Are you new to investing? If so, congratulations! You've already taken the first step toward a secure financial future.

Trust us: It's not as hard as the pros make it look. Photo: Flickr user Rafael Matsunaga.

However, investing can be quite intimidating at first. With that in mind, here are three pieces of advice from our experts to help you get started.

Matt Frankel
The best advice I have for beginning investors is not to take too much risk until you know what you're doing. Stay away from high-volatility growth stocks and stick with safety.

A good place to start is with the Dividend Aristocrats, a group of 25 top-tier companies that not only increase their payouts like clockwork but are relatively stable and tend to deliver excellent long-term performance. If you don't feel comfortable picking your own stocks yet, you can use broad-market index funds to build up the base of your portfolio. Once you have most of your capital in solid, stable stocks or funds, then there's nothing wrong with experimenting a little.

If this approach sounds boring to you, consider this fact. If you had invested $2,000 into a simple S&P 500 index fund 30 years ago, and added an extra $2,000 every year afterward, you would have contributed a total of $60,000 to your account. Yet based on the average annual total return of the S&P during that time period, your account would have grown to more than $450,000 by now -- and many of the Dividend Aristocrats would have beaten that total.

Doesn't sound too boring now, does it?

Jason Hall
The advice I wish I had been given when I was just starting out?

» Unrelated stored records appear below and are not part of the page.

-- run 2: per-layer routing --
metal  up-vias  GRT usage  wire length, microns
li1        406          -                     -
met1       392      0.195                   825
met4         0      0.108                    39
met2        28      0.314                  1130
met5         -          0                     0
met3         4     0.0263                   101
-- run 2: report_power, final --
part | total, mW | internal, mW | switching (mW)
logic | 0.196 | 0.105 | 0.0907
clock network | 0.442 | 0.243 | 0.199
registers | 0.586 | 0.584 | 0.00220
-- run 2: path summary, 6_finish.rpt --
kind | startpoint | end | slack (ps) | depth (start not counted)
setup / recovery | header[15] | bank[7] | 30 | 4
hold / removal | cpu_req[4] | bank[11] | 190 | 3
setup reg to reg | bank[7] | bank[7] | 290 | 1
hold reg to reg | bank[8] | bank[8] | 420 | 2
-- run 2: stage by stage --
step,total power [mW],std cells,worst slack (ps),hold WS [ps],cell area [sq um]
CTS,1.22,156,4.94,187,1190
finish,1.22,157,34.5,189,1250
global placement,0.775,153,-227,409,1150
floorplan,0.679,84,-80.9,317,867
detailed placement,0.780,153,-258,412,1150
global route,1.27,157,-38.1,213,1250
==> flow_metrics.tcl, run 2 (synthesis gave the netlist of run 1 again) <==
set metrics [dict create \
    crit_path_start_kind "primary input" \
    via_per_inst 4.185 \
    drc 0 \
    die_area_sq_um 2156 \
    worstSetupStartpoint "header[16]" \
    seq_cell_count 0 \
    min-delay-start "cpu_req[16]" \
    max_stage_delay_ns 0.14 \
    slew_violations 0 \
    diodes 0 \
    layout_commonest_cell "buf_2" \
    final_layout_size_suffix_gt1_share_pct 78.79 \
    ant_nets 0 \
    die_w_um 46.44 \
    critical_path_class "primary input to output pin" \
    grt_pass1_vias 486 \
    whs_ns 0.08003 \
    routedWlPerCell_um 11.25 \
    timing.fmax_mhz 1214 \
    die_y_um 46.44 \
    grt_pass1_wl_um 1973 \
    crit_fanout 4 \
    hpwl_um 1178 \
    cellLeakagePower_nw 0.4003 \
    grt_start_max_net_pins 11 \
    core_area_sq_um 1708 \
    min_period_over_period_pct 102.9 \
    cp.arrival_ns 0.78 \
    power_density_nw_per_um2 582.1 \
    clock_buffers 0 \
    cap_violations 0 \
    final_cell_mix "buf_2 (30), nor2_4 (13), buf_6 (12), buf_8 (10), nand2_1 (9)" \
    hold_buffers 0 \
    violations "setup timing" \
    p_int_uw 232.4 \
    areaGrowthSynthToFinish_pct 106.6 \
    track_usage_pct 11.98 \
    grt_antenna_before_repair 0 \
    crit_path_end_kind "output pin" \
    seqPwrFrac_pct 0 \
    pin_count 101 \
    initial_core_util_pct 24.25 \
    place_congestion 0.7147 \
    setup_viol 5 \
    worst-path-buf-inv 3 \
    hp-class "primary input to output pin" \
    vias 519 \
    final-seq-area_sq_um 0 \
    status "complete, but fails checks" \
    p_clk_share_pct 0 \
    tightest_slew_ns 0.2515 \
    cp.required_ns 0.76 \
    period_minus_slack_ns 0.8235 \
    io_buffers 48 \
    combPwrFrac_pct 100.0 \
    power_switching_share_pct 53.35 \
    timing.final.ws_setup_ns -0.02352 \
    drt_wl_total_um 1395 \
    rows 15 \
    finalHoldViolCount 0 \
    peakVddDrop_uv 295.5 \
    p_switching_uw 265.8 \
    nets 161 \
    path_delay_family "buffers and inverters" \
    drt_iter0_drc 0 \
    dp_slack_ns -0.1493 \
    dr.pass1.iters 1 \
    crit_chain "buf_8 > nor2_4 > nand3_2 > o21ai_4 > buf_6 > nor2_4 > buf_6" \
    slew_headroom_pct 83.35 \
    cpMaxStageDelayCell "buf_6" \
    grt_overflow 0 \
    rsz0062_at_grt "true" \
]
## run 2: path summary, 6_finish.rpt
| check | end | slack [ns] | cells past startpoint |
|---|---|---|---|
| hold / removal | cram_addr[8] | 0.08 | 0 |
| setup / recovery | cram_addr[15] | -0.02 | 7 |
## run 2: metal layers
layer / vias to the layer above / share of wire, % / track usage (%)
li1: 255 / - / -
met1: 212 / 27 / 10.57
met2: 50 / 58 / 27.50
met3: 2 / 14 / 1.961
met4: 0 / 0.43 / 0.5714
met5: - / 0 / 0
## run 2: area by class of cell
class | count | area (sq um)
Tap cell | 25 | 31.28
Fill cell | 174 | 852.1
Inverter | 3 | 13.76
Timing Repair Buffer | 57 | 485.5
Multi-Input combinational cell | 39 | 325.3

Make investing as automatic as possible.

In other words, any money you plan to invest should never hit your checking account. This is simple for your employer-sponsored retirement plan, where contributions come as payroll deductions.

It's wise to do the same thing with your savings and with other investment accounts outside your employer-sponsored plan, such as individual retirement accounts (IRAs). Odds are that your employer will let you deposit a set amount each pay period directly into a second account. I did this for the last five years I worked in a corporate job, which made it relatively easy to save a substantial amount of money.

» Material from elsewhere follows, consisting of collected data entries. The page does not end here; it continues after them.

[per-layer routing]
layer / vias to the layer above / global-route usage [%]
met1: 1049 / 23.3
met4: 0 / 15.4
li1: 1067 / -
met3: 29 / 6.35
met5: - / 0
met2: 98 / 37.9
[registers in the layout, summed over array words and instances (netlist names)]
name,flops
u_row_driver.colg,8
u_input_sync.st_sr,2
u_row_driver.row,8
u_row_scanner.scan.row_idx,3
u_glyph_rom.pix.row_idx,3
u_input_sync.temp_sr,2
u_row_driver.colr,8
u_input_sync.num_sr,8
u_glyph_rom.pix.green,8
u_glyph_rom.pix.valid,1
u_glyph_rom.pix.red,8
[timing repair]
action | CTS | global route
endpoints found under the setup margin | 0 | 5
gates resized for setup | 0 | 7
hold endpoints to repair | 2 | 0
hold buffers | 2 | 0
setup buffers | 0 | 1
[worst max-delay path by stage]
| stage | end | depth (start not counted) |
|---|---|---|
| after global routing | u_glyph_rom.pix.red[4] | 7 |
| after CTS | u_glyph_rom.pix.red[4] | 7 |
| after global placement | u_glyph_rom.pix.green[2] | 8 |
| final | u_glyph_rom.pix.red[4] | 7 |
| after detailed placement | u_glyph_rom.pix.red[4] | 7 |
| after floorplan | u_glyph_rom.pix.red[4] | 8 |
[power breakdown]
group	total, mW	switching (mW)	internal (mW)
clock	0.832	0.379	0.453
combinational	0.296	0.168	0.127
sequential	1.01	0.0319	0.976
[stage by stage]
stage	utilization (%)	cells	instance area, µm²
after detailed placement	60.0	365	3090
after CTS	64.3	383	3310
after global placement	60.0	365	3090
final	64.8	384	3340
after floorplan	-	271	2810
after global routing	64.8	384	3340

On the investment end, many online brokers let you set up automatic monthly investments. Setting up automatic monthly buys of a low-cost index fund, such as the Vanguard S&P 500 ETF (NYSEMKT:VOO), is an amazingly simple yet effective way to get ahead in your savings and retirement goals.

It's surprising how quickly you'll adapt to having less money in your account each payday. What's even more surprising is how much those small monthly deposits and investments can accrue over 30 years or more.

Dan Caplinger
My advice to beginning investors is to avoid the No. 1 thing that trips up most young people: thinking you don't have enough money to start investing. In the past, you needed thousands of dollars just to open a brokerage or mutual fund account -- and thousands more to establish a viable portfolio. But these days, many financial institutions will allow you to open accounts with as little as $50 or $100, especially if you're willing to make an ongoing commitment to add more money automatically, as Jason described.

For those with small amounts to put into the market, brokers that offer commission-free exchange-traded funds, as well as mutual fund companies that offer diversified fund options at low costs, are among the best ways to start investing. Avoiding even modest commissions is usually the best bet, as a $10 commission is still a huge bite out of your investment when you only have $50 or $100. If you really want to buy individual stocks, one thing to consider is whether a company has a direct purchase plan, which can allow you to buy shares at relatively little added cost. However you choose to invest, getting started is important even if you don't have much money up front.